Evolutionary diversification
of
sensory circuits
Sensory systems vary extensively between species. Some animals possess seemingly minimal and streamlined systems, while other animals have large and complex sensory systems. Why do these changes arise, and what are the molecular changes and evolutionary forces required to expand or contact these systems?
We are using evolutionarily recent gains and losses of olfactory receptors as a starting point for studying neural circuit evolution. As most fly olfactory neurons express only a single receptor type, these copy number changes provide an initial 'label' for which species and cell types are good targets for functional studies. We would like to know how these gains/losses relate to the underlying evolution of neural circuits, the evolution of odor tuning, and the evolution of behavior. Currently, we are using the Or67a subfamily as our model system because it is the most duplicated/deleted olfactory receptor among species closely related to D. melanogaster.
Evolution of temperature-related behavior
Given the small size of most insects, and the often large temperature differences that exist at their scale, the behaviors that enable efficient body temperature regulation are critical for their survival. The tolerable range for insects varies between species, and this has been a topic that biologists have long studied. While the molecular and neuronal basis for temperature-related behavior is quickly becoming better understood in model systems, which of these molecules and neurons are involved in between-species changes in temperature-related behaviors is largely unknown.
We are combining behavioral studies with genomic approaches to identify species that have evolved differences in temperature-related behavior, with the goal of identifying the genes and neurons underlying the changes.
Molecular and cellular evolution of sensory organs
We are interested in genes and gene expression patterns that underlie the diversification of sensory organs. We are using a combination of bulk tissue RNA-seq and single nucleus RNA-seq to identify instances of species differences in tissue specificity, developmental stage, or sex-biased expression patterns of sensory genes. We additionally aim to understand the functional and regulatory basis of these modifications.

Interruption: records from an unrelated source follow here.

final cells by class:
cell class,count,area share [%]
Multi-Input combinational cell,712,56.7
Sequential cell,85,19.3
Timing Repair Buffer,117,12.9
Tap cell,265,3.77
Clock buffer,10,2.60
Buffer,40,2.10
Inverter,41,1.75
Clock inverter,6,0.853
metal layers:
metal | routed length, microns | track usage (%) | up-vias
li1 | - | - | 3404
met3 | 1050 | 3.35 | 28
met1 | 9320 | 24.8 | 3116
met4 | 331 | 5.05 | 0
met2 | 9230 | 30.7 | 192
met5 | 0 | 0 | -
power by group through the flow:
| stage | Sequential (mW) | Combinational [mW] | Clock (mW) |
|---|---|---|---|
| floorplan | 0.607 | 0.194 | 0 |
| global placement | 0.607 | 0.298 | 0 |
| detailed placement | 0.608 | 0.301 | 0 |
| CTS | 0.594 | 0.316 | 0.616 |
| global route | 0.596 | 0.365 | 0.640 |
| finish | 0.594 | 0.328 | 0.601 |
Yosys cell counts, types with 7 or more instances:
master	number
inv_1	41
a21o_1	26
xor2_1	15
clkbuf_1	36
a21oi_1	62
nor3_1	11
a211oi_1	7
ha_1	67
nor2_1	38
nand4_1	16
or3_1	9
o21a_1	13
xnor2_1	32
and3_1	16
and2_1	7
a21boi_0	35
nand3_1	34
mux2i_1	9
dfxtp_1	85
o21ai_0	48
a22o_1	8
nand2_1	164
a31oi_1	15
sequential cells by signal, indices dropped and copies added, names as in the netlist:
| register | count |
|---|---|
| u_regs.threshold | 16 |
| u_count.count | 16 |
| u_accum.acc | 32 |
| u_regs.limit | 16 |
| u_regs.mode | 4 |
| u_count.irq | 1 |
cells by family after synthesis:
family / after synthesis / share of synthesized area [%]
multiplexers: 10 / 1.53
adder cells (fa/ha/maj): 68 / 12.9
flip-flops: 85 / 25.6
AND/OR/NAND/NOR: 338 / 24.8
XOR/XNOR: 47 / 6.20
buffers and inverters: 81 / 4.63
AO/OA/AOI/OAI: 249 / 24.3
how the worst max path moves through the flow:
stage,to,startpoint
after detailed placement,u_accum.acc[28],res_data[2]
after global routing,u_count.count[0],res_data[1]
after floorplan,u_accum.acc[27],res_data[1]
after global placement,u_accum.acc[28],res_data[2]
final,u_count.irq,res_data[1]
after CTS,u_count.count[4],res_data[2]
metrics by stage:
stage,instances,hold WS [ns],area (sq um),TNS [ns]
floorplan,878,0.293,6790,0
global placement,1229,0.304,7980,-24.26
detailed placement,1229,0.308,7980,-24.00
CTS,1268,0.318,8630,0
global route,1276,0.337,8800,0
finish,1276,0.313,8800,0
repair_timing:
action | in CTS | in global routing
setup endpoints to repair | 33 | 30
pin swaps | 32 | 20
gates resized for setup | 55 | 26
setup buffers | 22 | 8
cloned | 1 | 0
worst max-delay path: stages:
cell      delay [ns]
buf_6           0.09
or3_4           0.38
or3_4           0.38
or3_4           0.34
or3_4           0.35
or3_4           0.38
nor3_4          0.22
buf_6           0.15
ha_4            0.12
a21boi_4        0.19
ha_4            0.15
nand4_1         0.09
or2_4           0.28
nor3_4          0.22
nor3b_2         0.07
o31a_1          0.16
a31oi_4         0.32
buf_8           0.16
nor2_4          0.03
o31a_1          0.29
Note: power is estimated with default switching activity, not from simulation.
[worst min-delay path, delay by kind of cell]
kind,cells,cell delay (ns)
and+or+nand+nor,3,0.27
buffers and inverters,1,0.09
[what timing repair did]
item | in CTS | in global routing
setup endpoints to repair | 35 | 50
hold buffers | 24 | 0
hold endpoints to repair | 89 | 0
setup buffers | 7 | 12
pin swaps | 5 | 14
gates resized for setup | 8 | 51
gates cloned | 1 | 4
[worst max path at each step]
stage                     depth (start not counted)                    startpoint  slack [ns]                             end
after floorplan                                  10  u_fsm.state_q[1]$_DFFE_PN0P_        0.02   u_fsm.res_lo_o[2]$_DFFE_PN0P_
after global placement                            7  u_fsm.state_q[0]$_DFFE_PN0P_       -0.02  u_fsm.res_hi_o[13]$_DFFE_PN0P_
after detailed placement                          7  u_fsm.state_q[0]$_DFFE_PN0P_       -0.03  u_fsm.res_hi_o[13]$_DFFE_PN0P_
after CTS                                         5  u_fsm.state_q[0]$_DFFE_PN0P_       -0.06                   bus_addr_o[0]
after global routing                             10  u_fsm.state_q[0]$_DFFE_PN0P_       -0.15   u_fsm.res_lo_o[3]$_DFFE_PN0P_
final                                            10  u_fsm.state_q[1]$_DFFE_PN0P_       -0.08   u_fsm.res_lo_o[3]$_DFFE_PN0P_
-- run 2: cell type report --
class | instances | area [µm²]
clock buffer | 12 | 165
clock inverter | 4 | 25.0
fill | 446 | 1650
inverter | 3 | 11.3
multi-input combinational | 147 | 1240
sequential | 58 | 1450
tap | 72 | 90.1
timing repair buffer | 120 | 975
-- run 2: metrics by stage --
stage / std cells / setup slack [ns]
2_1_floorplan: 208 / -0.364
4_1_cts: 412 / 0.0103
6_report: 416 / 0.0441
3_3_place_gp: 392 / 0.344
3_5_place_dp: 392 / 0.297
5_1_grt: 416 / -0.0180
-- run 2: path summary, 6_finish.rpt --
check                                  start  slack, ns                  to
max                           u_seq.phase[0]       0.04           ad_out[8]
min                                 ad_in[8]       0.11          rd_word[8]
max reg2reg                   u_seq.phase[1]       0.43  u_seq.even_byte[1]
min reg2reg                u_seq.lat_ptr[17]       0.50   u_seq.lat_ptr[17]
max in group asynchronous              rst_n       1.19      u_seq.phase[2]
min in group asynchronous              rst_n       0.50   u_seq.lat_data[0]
===== config.mk =====
export PLATFORM = sky130hd
export DESIGN_NAME = miss_fill_seq
export DESIGN_NICKNAME = d
export VERILOG_FILES = /design/src/rtl/miss_fill_seq.sv
export SDC_FILE = /design/constraint.sdc
export NUM_CORES = 1
export LEC_CHECK = 0
export ABC_AREA = 1
export BUFFER_PORTS_ARGS = -buffer_cell sky130_fd_sc_hd__buf_4
export CELL_PAD_IN_SITES_DETAIL_PLACEMENT = 1
export CELL_PAD_IN_SITES_GLOBAL_PLACEMENT = 1
export CORE_MARGIN = 2
export CORE_UTILIZATION = 34
export CTS_CLUSTER_SIZE = 20
export DETAILED_ROUTE_END_ITERATION = 10
export PLACE_DENSITY_LB_ADDON = 0.12
export SLEW_MARGIN = 25
export SYNTH_ARGS = -nofsm -noshare
export SYNTH_HDL_FRONTEND = slang
export SYNTH_SLANG_ARGS = --single-unit
export TNS_END_PERCENT = 20

===== constraint.sdc =====
create_clock -name clk -period 2 [get_ports clk]
set_input_delay 0.3 -clock clk [delete_from_list [all_inputs] [get_ports clk]]
set_output_delay 0.3 -clock clk [all_outputs]
set_load 0.1 [all_outputs]
===== config.mk =====
export PLATFORM = sky130hd
export DESIGN_NAME = cpx_expand
export DESIGN_NICKNAME = d
export VERILOG_FILES = /design/src/rtl/cpx_pkg.sv /design/src/rtl/cpx_decode.sv /design/src/rtl/cpx_imm.sv /design/src/rtl/cpx_assemble.sv /design/src/rtl/cpx_expand.sv
export SDC_FILE = /design/constraint.sdc
export NUM_CORES = 1
export LEC_CHECK = 0
export BUFFER_PORTS_ARGS = -buffer_cell sky130_fd_sc_hd__buf_2
export CAP_MARGIN = 20
export CORE_MARGIN = 4
export CORE_UTILIZATION = 40
export CTS_CLUSTER_DIAMETER = 50
export CTS_CLUSTER_SIZE = 16
export DETAILED_ROUTE_END_ITERATION = 16
export GPL_TIMING_DRIVEN = 0
export PLACE_DENSITY = 0.65
export SYNTH_ARGS = -nofsm -noshare
export SYNTH_HDL_FRONTEND = slang
export SYNTH_SLANG_ARGS = --single-unit

===== constraint.sdc =====
create_clock -name clk_i -period 0.8 [get_ports clk_i]
set_input_delay 0.24 -clock clk_i [delete_from_list [all_inputs] [get_ports clk_i]]
set_output_delay 0.24 -clock clk_i [all_outputs]
set_load 0.1 [all_outputs]
## config.mk

```make
export PLATFORM = sky130hd
export DESIGN_NAME = arc_top
export DESIGN_NICKNAME = d
export VERILOG_FILES = /design/src/rtl/arc_pkg.sv /design/src/rtl/arc_window.sv /design/src/rtl/arc_guard.sv /design/src/rtl/arc_step.sv /design/src/rtl/arc_top.sv
export SDC_FILE = /design/constraint.sdc
export NUM_CORES = 1
export LEC_CHECK = 0
export ABC_AREA = 1
export BUFFER_PORTS_ARGS = -buffer_cell sky130_fd_sc_hd__buf_2
export CAP_MARGIN = 20
export CELL_PAD_IN_SITES_DETAIL_PLACEMENT = 1
export CELL_PAD_IN_SITES_GLOBAL_PLACEMENT = 1
export CORE_ASPECT_RATIO = 1.2
export CORE_MARGIN = 1
export CORE_UTILIZATION = 26
export CTS_CLUSTER_DIAMETER = 80
export CTS_CLUSTER_SIZE = 16
export DETAILED_ROUTE_END_ITERATION = 16
export PLACE_DENSITY = 0.86
export SLEW_MARGIN = 20
export SYNTH_ARGS = -nofsm -noshare
export SYNTH_HDL_FRONTEND = slang
export SYNTH_SLANG_ARGS = --single-unit
```

## constraint.sdc

```tcl
create_clock -name clk -period 1.3 [get_ports clk]
set_input_delay 0.325 -clock clk [delete_from_list [all_inputs] [get_ports clk]]
set_output_delay 0.325 -clock clk [all_outputs]
set_load 0.01 [all_outputs]
```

Evolutionary history of the D. takahashii and D. suzukii groups
Several of our projects focus on species from these two groups. Aspects of their biology has drawn us to them (i.e. temperature-related differences, Or67a copy number differences, ecological diversity), however relatively little evolutionary/population genomics work has been carried out on these species. Open questions include speciation dates for several of our targeted lineages, as well as rates of ongoing gene flow. We have been contributing to the genome assemblies for these species, as well as generating population genomic datasets, to help address these questions.